Poi ci sono personaggi che mi hanno affascinato, come Luciano De Maria che era la mente della cosiddetta “Banda di via Osoppo”, che fece la storica rapina del 1958 a Milano a un furgone portavalori, rubando centocinquanta milioni.
Sono rimasto anche molto legato a Guido Angeli, il personaggio che faceva la pubblicità per il mobilificio Aiazzone con lo slogan: “Provare per credere!”. Voleva un ricordo scritto da me e siccome lui è morto di sabato, la moglie non ha voluto comunicare la notizia della sua morte fino a lunedì in modo che potessi scrivere un commento. Questo per dimostrare il rapporto molto intenso che avevo con lui e la sua famiglia.
Ma comunque è difficile trovare un personaggio in particolare, anche perché alla fine succede che ti affezioni a tutte le persone che intervisti, per tanti motivi diversi.

Parlando di “interviste impossibili”. Quale persona scomparsa o irraggiungibile avresti voluto intervistare?
L’unica persona che non sono mai riuscito ad intervistare è Donatella Raffai, la giornalista che ha condotto “Chi l’ha visto?” fino al 1994. So di non essermi impegnato al 100% nella sua ricerca, ma a questo punto è diventata quasi una sfida. È anche un po’ una beffa, un paradosso: l’ex conduttrice di “Chi l’ha visto?” completamente sparita! Si dice che si sia trasferita in Francia, ma non è certo.
Tutte le persone che volevo intervistare sono sempre riuscito a trovarle; poi ovviamente è capitato che qualcuno dicesse di no, ma comunque sono sempre riuscito a rintracciare tutti. Di lei non ho trovato neanche un contatto.

Dal punto di vista giornalistico, c’è qualcuno che consideri un maestro, che ti ha insegnato il mestiere, facendoti appassionare giorno dopo giorno?

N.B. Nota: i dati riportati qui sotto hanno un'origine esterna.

File: config.mk
export PLATFORM = sky130hd
export DESIGN_NAME = bmp_rgb565_stream_parser_top
export DESIGN_NICKNAME = d
export VERILOG_FILES = /design/src/rtl/bmp_pkg.sv /design/src/rtl/bmp_rgb565_stream_parser_top.sv /design/src/rtl/bmp_core.sv
export SDC_FILE = /design/constraint.sdc
export NUM_CORES = 2
export LEC_CHECK = 0
export BUFFER_PORTS_ARGS = -buffer_cell sky130_fd_sc_hd__buf_2
export CELL_PAD_IN_SITES_DETAIL_PLACEMENT = 1
export CELL_PAD_IN_SITES_GLOBAL_PLACEMENT = 2
export CORE_ASPECT_RATIO = 1.75
export CORE_MARGIN = 2
export CORE_UTILIZATION = 43
export CTS_BUF_LIST = sky130_fd_sc_hd__clkbuf_8 sky130_fd_sc_hd__clkbuf_16
export DETAILED_ROUTE_END_ITERATION = 16
export GPL_TIMING_DRIVEN = 0
export HOLD_SLACK_MARGIN = 0.06
export PLACE_DENSITY_LB_ADDON = 0.1
export REMOVE_ABC_BUFFERS = 1
export SLEW_MARGIN = 20
export SYNTH_ARGS = -nofsm -noshare
export SYNTH_HDL_FRONTEND = slang
export SYNTH_SLANG_ARGS = --single-unit
File: constraint.sdc
create_clock -name clk_i -period 49.6 [get_ports clk_i]
set_input_delay 0 -clock clk_i [delete_from_list [all_inputs] [get_ports clk_i]]
set_output_delay 0 -clock clk_i [all_outputs]
set_load 0.005 [all_outputs]
--- src/rtl/core/hosc_pkg.sv ---
// ----------------------------------------------------------------------------
// hosc_pkg: shared types and constants of the RK4 oscillator core
// Register codes, reset values, operation codes and controller/datapath links.
// ----------------------------------------------------------------------------
package hosc_pkg;

  localparam int Q_W        = 32;   // state and product operand width
  localparam int SUM_W      = 35;   // exact weighted RK4 sum
  localparam int CFG_IDX_W  = 2;
  localparam int CFG_DATA_W = 32;

  localparam logic signed [Q_W-1:0] Q_MAX      = 32'sh7FFF_FFFF;
  localparam logic signed [Q_W-1:0] Q_MIN      = 32'sh8000_0000;
  localparam logic        [30:0]    ENERGY_MAX = 31'h7FFF_FFFF;

  // register reset values
  localparam logic        [30:0]    OMEGA_SQ_RST = 31'd16777216;
  localparam logic        [30:0]    TSTEP_RST    = 31'd2108287;
  localparam logic signed [Q_W-1:0] INIT_POS_RST = 32'sd0;
  localparam logic signed [Q_W-1:0] INIT_VEL_RST = 32'sd16777216;

  typedef enum logic [CFG_IDX_W-1:0] {
    CFG_OMEGA_SQ = 2'd0,
    CFG_TSTEP    = 2'd1,
    CFG_INIT_POS = 2'd2,
    CFG_INIT_VEL = 2'd3
  } cfg_idx_t;

  // one entry per product through the shared multiplier, in issue order
  typedef enum logic [3:0] {
    OP_W_X    = 4'd0,   // k1v
    OP_H_K1X  = 4'd1,   // midpoint for k2v
    OP_W_MID2 = 4'd2,   // k2v
    OP_H_K1V  = 4'd3,   // k2x
    OP_H_K2X  = 4'd4,   // midpoint for k3v
    OP_W_MID3 = 4'd5,   // k3v
    OP_H_K2V  = 4'd6,   // k3x
    OP_H_K3X  = 4'd7,   // end point for k4v
    OP_W_MID4 = 4'd8,   // k4v
    OP_H_K3V  = 4'd9,   // k4x
    OP_H_DX   = 4'd10,  // new position
    OP_H_DV   = 4'd11,  // new velocity
    OP_W_NX   = 4'd12,  // w * x_new
    OP_VV     = 4'd13,  // v_new squared
    OP_WX_X   = 4'd14   // wx * x_new
  } op_t;

  typedef struct packed {
    logic start;      // request accepted: restart handling, clear clip
    logic mul_en;     // load product register
    logic post_en;    // round, saturate, write destination
    op_t  op;
    logic div_start;  // launch divide by six
    logic div_sel;    // 0: position sum, 1: velocity sum
    logic div_take;   // capture quotient
    logic emit;       // load output register, bump count
  } dp_cmd_t;

  typedef struct packed {
    logic div_done;
  } dp_stat_t;

endpackage

--- src/rtl/core/hosc_if.sv ---
// ----------------------------------------------------------------------------
// hosc_if: request and result channels of the RK4 oscillator core
// Valid/ready channels; transfer when both are high at a rising edge.
// ----------------------------------------------------------------------------
interface hosc_in_if;
  logic valid;
  logic ready;
  logic restart;

  modport source (output valid, output restart, input ready);
  modport sink   (input valid, input restart, output ready);
endinterface

interface hosc_out_if;
  logic               valid;
  logic               ready;
  logic signed [31:0] position;
  logic signed [31:0] velocity;
  logic        [30:0] energy_twice;
  logic        [31:0] step_count;
  logic               saturated;

  modport source (output valid, output position, output velocity, output energy_twice,
                  output step_count, output saturated, input ready);
  modport sink   (input valid, input position, input velocity, input energy_twice,
                  input step_count, input saturated, output ready);
endinterface

--- src/rtl/core/harmonic_oscillator_rk4_step_core.sv ---
// ----------------------------------------------------------------------------
// harmonic_oscillator_rk4_step_core: one RK4 step of x'' = -w x per request
// Top level: sequencer, datapath and the channel/config connections.
// ----------------------------------------------------------------------------
// Usage
//   in_chan  : one request per step; restart=1 reloads the initial position
//              and velocity and clears the step count before stepping.
//   out_chan : one result per request: position, velocity, energy_twice
//              (v^2 + w x^2), step_count and a saturation flag.
//   cfg_*    : write-only registers, index 0 omega_squared, 1 time_step,
//              2 initial_position, 3 initial_velocity; write only while idle.
// Sequencing
//   Requests are handled one at a time: the next one is taken only after
//   the result of the last has been loaded into the output register. Each
//   step runs 15 products through the single shared 32x32 multiplier (a
//   multiply state and a round-and-combine state for each) and the
//   divide-by-six unit once for each of the two weighted sums.
// Reset
//   Synchronous, active low: registers to their defaults, state to the
//   default initial values, count to zero. No clearing pass.
// Stall
//   The result waits in the output register; a new request is accepted
//   meanwhile, but its result is held back until the previous one is taken.
// ----------------------------------------------------------------------------
module harmonic_oscillator_rk4_step_core #(
  parameter int FRAC_BITS = 24
) (
  input  logic                                clk,
  input  logic                                rst_n,
  hosc_in_if.sink                             in_chan,
  hosc_out_if.source                          out_chan,
  input  logic                                cfg_we,
  input  logic [hosc_pkg::CFG_IDX_W-1:0]      cfg_index,
  input  logic [hosc_pkg::CFG_DATA_W-1:0]     cfg_wdata
);
  import hosc_pkg::*;

  dp_cmd_t  cmd;   // sequencer -> datapath
  dp_stat_t stat;  // datapath  -> sequencer

  // sequencer: owns the handshakes and the output valid flag
  hosc_ctrl u_ctrl (
    .clk       (clk),
    .rst_n     (rst_n),
    .in_valid  (in_chan.valid),
    .in_ready  (in_chan.ready),
    .out_valid (out_chan.valid),
    .out_ready (out_chan.ready),
    .cmd       (cmd),
    .stat      (stat)
  );

  // datapath: registers, multiplier, divider, result register
  hosc_dp #(
    .FRAC_BITS (FRAC_BITS)
  ) u_dp (
    .clk              (clk),
    .rst_n            (rst_n),
    .cmd              (cmd),
    .stat             (stat),
    .in_restart       (in_chan.restart),
    .cfg_we           (cfg_we),
    .cfg_index        (cfg_index),
    .cfg_wdata        (cfg_wdata),
    .out_position     (out_chan.position),
    .out_velocity     (out_chan.velocity),
    .out_energy_twice (out_chan.energy_twice),
    .out_step_count   (out_chan.step_count),
    .out_saturated    (out_chan.saturated)
  );

  // a taken request keeps the block busy for at least the next cycle
  a_busy_after_req: assert property (@(posedge clk) disable iff (!rst_n)
    (in_chan.valid && in_chan.ready) |=> !in_chan.ready)
    else $error("request accepted on consecutive cycles");

  // the output register is never loaded over a result still waiting
  a_emit_slot_free: assert property (@(posedge clk) disable iff (!rst_n)
    cmd.emit |-> (!out_chan.valid || out_chan.ready))
    else $error("pending result overwritten");

  // every product is followed by its rounding step
  a_mul_then_post: assert property (@(posedge clk) disable iff (!rst_n)
    cmd.mul_en |=> cmd.post_en)
    else $error("product not post-processed");

  // the divider only finishes while a step is in flight
  a_div_in_step: assert property (@(posedge clk) disable iff (!rst_n)
    stat.div_done |-> !in_chan.ready)
    else $error("divider done while idle");

endmodule

--- src/rtl/core/hosc_div6.sv ---
// ----------------------------------------------------------------------------
// hosc_div6: divide by six, rounded half up
// Halves the magnitude, then divides by three one hex digit per cycle.
// ----------------------------------------------------------------------------
module hosc_div6 (
  input  logic                             clk,
  input  logic                             rst_n,
  input  logic                             start,
  input  logic signed [hosc_pkg::SUM_W-1:0] num,
  output logic                             done,
  output logic signed [hosc_pkg::Q_W-1:0]  quot
);
  import hosc_pkg::*;

  localparam int DVD_W  = 36;
  localparam int DIGITS = DVD_W / 4;
  localparam int CNT_W  = $clog2(DIGITS);

  logic                    prep_r, run_r, done_r, neg_r;
  logic [CNT_W-1:0]        cnt_r;
  logic signed [SUM_W-1:0] num_r;
  logic [DVD_W-1:0]        dvd_r, quo_r;
  logic [1:0]              rem_r;

  logic signed [SUM_W-1:0] n_val, mag;
  logic                    n_neg;
  logic [5:0]              val;
  logic [11:0]             qprod;
  logic [3:0]              qd;
  logic [5:0]              rem_full;
  logic [Q_W:0]            qmag, qsgn;

  always_comb begin
    n_val = num_r + SUM_W'(3);
    n_neg = n_val[SUM_W-1];
    mag   = n_neg ? (SUM_W'(5) - n_val) : n_val;
    // digit of the divide by three; x*43>>7 is exact for x < 48
    val      = {rem_r, dvd_r[DVD_W-1 -: 4]};
    qprod    = 12'(val) * 12'd43;
    qd       = qprod[10:7];
    rem_full = val - 6'(qd) * 6'd3;
    qmag     = quo_r[Q_W:0];
    qsgn     = neg_r ? ((Q_W+1)'(0) - qmag) : qmag;
  end

  assign done = done_r;
  assign quot = qsgn[Q_W-1:0];

  always_ff @(posedge clk) begin
    if (!rst_n) begin
      prep_r <= 1'b0;
      run_r  <= 1'b0;
      done_r <= 1'b0;
      cnt_r  <= '0;
    end else begin
      done_r <= 1'b0;
      if (start) begin
        prep_r <= 1'b1;
      end
      if (prep_r) begin
        prep_r <= 1'b0;
        run_r  <= 1'b1;
        cnt_r  <= CNT_W'(DIGITS - 1);
      end
      if (run_r) begin
        cnt_r <= cnt_r - 1'b1;
        if (cnt_r == '0) begin
          run_r  <= 1'b0;
          done_r <= 1'b1;
        end
      end
    end
  end

  always_ff @(posedge clk) begin
    if (start) begin
      num_r <= num;
    end
    if (prep_r) begin
      neg_r <= n_neg;
      dvd_r <= {2'b00, mag[SUM_W-1:1]};
      quo_r <= '0;
      rem_r <= 2'd0;
    end
    if (run_r) begin
      dvd_r <= {dvd_r[DVD_W-5:0], 4'd0};
      quo_r <= {quo_r[DVD_W-5:0], qd};
      rem_r <= rem_full[1:0];
    end
  end

endmodule

--- src/rtl/core/hosc_dp.sv ---
// ----------------------------------------------------------------------------
// hosc_dp: datapath of the RK4 oscillator core
// Config registers, state, shared multiplier, rounding/saturation, RK terms,
// divide-by-six unit, energy and the output register.
// ----------------------------------------------------------------------------
module hosc_dp #(
  parameter int FRAC_BITS = 24
) (
  input  logic                                 clk,
  input  logic                                 rst_n,
  input  hosc_pkg::dp_cmd_t                    cmd,
  output hosc_pkg::dp_stat_t                   stat,
  input  logic                                 in_restart,
  input  logic                                 cfg_we,
  input  logic        [hosc_pkg::CFG_IDX_W-1:0]  cfg_index,
  input  logic        [hosc_pkg::CFG_DATA_W-1:0] cfg_wdata,
  output logic signed [hosc_pkg::Q_W-1:0]      out_position,
  output logic signed [hosc_pkg::Q_W-1:0]      out_velocity,
  output logic        [30:0]                   out_energy_twice,
  output logic        [hosc_pkg::Q_W-1:0]      out_step_count,
  output logic                                 out_saturated
);
  import hosc_pkg::*;

  localparam int PROD_W = 2 * Q_W;
  localparam int RND_W  = PROD_W + 1 - FRAC_BITS;
  localparam logic signed [PROD_W:0]  RND_ADD_F = (PROD_W+1)'(1) << (FRAC_BITS - 1);
  localparam logic signed [PROD_W:0]  RND_ADD_H = (PROD_W+1)'(1) << FRAC_BITS;
  localparam logic signed [RND_W-1:0] R_MAX = RND_W'(Q_MAX);
  localparam logic signed [RND_W-1:0] R_MIN = RND_W'(Q_MIN);
  localparam logic signed [RND_W:0]   E_MAX = (RND_W+1)'(Q_MAX);
  localparam logic signed [Q_W:0]     S_MAX = (Q_W+1)'(Q_MAX);
  localparam logic signed [Q_W:0]     S_MIN = (Q_W+1)'(Q_MIN);

  // configuration
  logic        [30:0]    omega_sq_r, tstep_r;
  logic signed [Q_W-1:0] init_pos_r, init_vel_r;
  // state
  logic signed [Q_W-1:0] pos_r, vel_r;
  logic        [Q_W-1:0] count_r;
  // step working set
  logic signed [Q_W-1:0] k1v_r, k2x_r, k2v_r, k3x_r, k3v_r, k4x_r, k4v_r, mid_r;
  logic signed [Q_W-1:0] dx_r, dv_r, wx_r;
  logic                  wx_ovf_r, clip_r;
  logic signed [RND_W-1:0]  esq_r;
  logic        [30:0]    energy_r;
  logic signed [PROD_W-1:0] prod_r;
  // output register
  logic signed [Q_W-1:0] out_pos_r, out_vel_r;
  logic        [30:0]    out_energy_r;
  logic        [Q_W-1:0] out_count_r;
  logic                  out_sat_r;

  logic signed [Q_W-1:0]    w32, h32, opa, opb, base, rs, comb_sat;
  logic signed [PROD_W:0]   prod_ext, sum_f, sum_h, shf_f, shf_h;
  logic signed [RND_W-1:0]  rnd;
  logic                     half, rc, cc, neg_op, r_ovf, eclip;
  logic signed [Q_W:0]      base_ext, rs_ext, comb33;
  logic signed [RND_W:0]    esum;
  logic signed [SUM_W-1:0]  sx, sv;
  logic signed [Q_W-1:0]    quot;
  logic                     div_done;
  logic        [Q_W-1:0]    count_nxt;

  function automatic logic signed [SUM_W-1:0] ext_sum(input logic signed [Q_W-1:0] a);
    return SUM_W'(a);
  endfunction

  assign w32 = {1'b0, omega_sq_r};
  assign h32 = {1'b0, tstep_r};

  // multiplier operands
  always_comb begin
    opa = w32;
    opb = pos_r;
    unique case (cmd.op)
      OP_W_X:                         begin opa = w32;   opb = pos_r; end
      OP_H_K1X:                       begin opa = h32;   opb = vel_r; end
      OP_W_MID2, OP_W_MID3, OP_W_MID4: begin opa = w32;  opb = mid_r; end
      OP_H_K1V:                       begin opa = h32;   opb = k1v_r; end
      OP_H_K2X:                       begin opa = h32;   opb = k2x_r; end
      OP_H_K2V:                       begin opa = h32;   opb = k2v_r; end
      OP_H_K3X:                       begin opa = h32;   opb = k3x_r; end
      OP_H_K3V:                       begin opa = h32;   opb = k3v_r; end
      OP_H_DX:                        begin opa = h32;   opb = dx_r;  end
      OP_H_DV:                        begin opa = h32;   opb = dv_r;  end
      OP_W_NX:                        begin opa = w32;   opb = pos_r; end
      OP_VV:                          begin opa = vel_r; opb = vel_r; end
      OP_WX_X:                        begin opa = wx_r;  opb = pos_r; end
      default:                        begin opa = w32;   opb = pos_r; end
    endcase
  end

  // rounding (half up), saturation, and the add/negate that follows
  always_comb begin
    half = (cmd.op == OP_H_K1X) || (cmd.op == OP_H_K1V) ||
           (cmd.op == OP_H_K2X) || (cmd.op == OP_H_K2V);
    prod_ext = {prod_r[PROD_W-1], prod_r};
    sum_f    = prod_ext + RND_ADD_F;
    sum_h    = prod_ext + RND_ADD_H;
    shf_f    = sum_f >>> FRAC_BITS;
    shf_h    = sum_h >>> (FRAC_BITS + 1);
    rnd      = half ? shf_h[RND_W-1:0] : shf_f[RND_W-1:0];

    r_ovf = (rnd > R_MAX) || (rnd < R_MIN);
    rc    = r_ovf;
    if (rnd > R_MAX) begin
      rs = Q_MAX;
    end else if (rnd < R_MIN) begin
      rs = Q_MIN;
    end else begin
      rs = rnd[Q_W-1:0];
    end

    neg_op = (cmd.op == OP_W_X) || (cmd.op == OP_W_MID2) ||
             (cmd.op == OP_W_MID3) || (cmd.op == OP_W_MID4);
    base = ((cmd.op == OP_H_K1X) || (cmd.op == OP_H_K2X) ||
            (cmd.op == OP_H_K3X) || (cmd.op == OP_H_DX)) ? pos_r : vel_r;
    base_ext = {base[Q_W-1], base};
    rs_ext   = {rs[Q_W-1], rs};
    comb33   = neg_op ? -rs_ext : (base_ext + rs_ext);
    cc       = (comb33 > S_MAX) || (comb33 < S_MIN);
    if (comb33 > S_MAX) begin
      comb_sat = Q_MAX;
    end else if (comb33 < S_MIN) begin
      comb_sat = Q_MIN;
    end else begin
      comb_sat = comb33[Q_W-1:0];
    end

    // energy terms are non-negative; overflow of wx forces the limit
    esum  = {esq_r[RND_W-1], esq_r} + {rnd[RND_W-1], rnd};
    eclip = wx_ovf_r || (esum > E_MAX);
  end

  // weighted sums k1 + 2 k2 + 2 k3 + k4, exact
  always_comb begin
    sx = ext_sum(vel_r) + (ext_sum(k2x_r) <<< 1) + (ext_sum(k3x_r) <<< 1) + ext_sum(k4x_r);
    sv = ext_sum(k1v_r) + (ext_sum(k2v_r) <<< 1) + (ext_sum(k3v_r) <<< 1) + ext_sum(k4v_r);
  end

  hosc_div6 u_div6 (
    .clk   (clk),
    .rst_n (rst_n),
    .start (cmd.div_start),
    .num   (cmd.div_sel ? sv : sx),
    .done  (div_done),
    .quot  (quot)
  );

  assign stat.div_done = div_done;
  assign count_nxt     = count_r + 1'b1;

  // configuration and architectural state
  always_ff @(posedge clk) begin
    if (!rst_n) begin
      omega_sq_r <= OMEGA_SQ_RST;
      tstep_r    <= TSTEP_RST;
      init_pos_r <= INIT_POS_RST;
      init_vel_r <= INIT_VEL_RST;
      pos_r      <= INIT_POS_RST;
      vel_r      <= INIT_VEL_RST;
      count_r    <= '0;
      clip_r     <= 1'b0;
    end else begin
      if (cfg_we) begin
        unique case (cfg_index)
          CFG_OMEGA_SQ: omega_sq_r <= cfg_wdata[30:0];
          CFG_TSTEP:    tstep_r    <= cfg_wdata[30:0];
          CFG_INIT_POS: init_pos_r <= cfg_wdata;
          CFG_INIT_VEL: init_vel_r <= cfg_wdata;
          default: ;
        endcase
      end
      if (cmd.start) begin
        clip_r <= 1'b0;
        if (in_restart) begin
          pos_r   <= init_pos_r;
          vel_r   <= init_vel_r;
          count_r <= '0;
        end
      end
      if (cmd.post_en) begin
        unique case (cmd.op)
          OP_H_DX: begin pos_r <= comb_sat; clip_r <= clip_r | rc | cc; end
          OP_H_DV: begin vel_r <= comb_sat; clip_r <= clip_r | rc | cc; end
          OP_W_NX, OP_VV: ;
          OP_WX_X: clip_r <= clip_r | eclip;
          default: clip_r <= clip_r | rc | cc;
        endcase
      end
      if (cmd.emit) begin
        count_r <= count_nxt;
      end
    end
  end

  // working registers (payload, no reset)
  always_ff @(posedge clk) begin
    if (cmd.mul_en) begin
      prod_r <= opa * opb;
    end
    if (cmd.post_en) begin
      unique case (cmd.op)
        OP_W_X:    k1v_r <= comb_sat;
        OP_H_K1X:  mid_r <= comb_sat;
        OP_W_MID2: k2v_r <= comb_sat;
        OP_H_K1V:  k2x_r <= comb_sat;
        OP_H_K2X:  mid_r <= comb_sat;
        OP_W_MID3: k3v_r <= comb_sat;
        OP_H_K2V:  k3x_r <= comb_sat;
        OP_H_K3X:  mid_r <= comb_sat;
        OP_W_MID4: k4v_r <= comb_sat;
        OP_H_K3V:  k4x_r <= comb_sat;
        OP_W_NX: begin
          wx_r     <= rnd[Q_W-1:0];
          wx_ovf_r <= r_ovf;
        end
        OP_VV:     esq_r <= rnd;
        OP_WX_X:   energy_r <= eclip ? ENERGY_MAX : esum[30:0];
        default: ;
      endcase
    end
    if (cmd.div_take) begin
      if (cmd.div_sel) begin
        dv_r <= quot;
      end else begin
        dx_r <= quot;
      end
    end
    if (cmd.emit) begin
      out_pos_r    <= pos_r;
      out_vel_r    <= vel_r;
      out_energy_r <= energy_r;
      out_count_r  <= count_nxt;
      out_sat_r    <= clip_r;
    end
  end

  assign out_position     = out_pos_r;
  assign out_velocity     = out_vel_r;
  assign out_energy_twice = out_energy_r;
  assign out_step_count   = out_count_r;
  assign out_saturated    = out_sat_r;

endmodule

Anche in questo caso è complicato dare una risposta perché quasi tutte le persone con cui ho lavorato mi hanno fatto appassionare al mestiere e mi hanno insegnato qualcosa.
Sarebbe troppo facile fare dei nomi come Sallusti, Vittorio Feltri o suo figlio Mattia, che è stato mio compagno del ginnasio ed è grazie a lui che mi è nata la passione del giornalismo. Al di là di questi grandi personaggi, quindi, citerei invece cronisti semplici che non hanno fatto nessuna fortuna e anzi adesso magari vivacchiano in provincia. Ma negli anni in cui lavoravo con loro ho imparato da tutti qualcosa perché  ho avuto la capacità di cogliere le loro migliori qualità facendole mie e perciò considero tutti questi colleghi un po’ come dei miei maestri.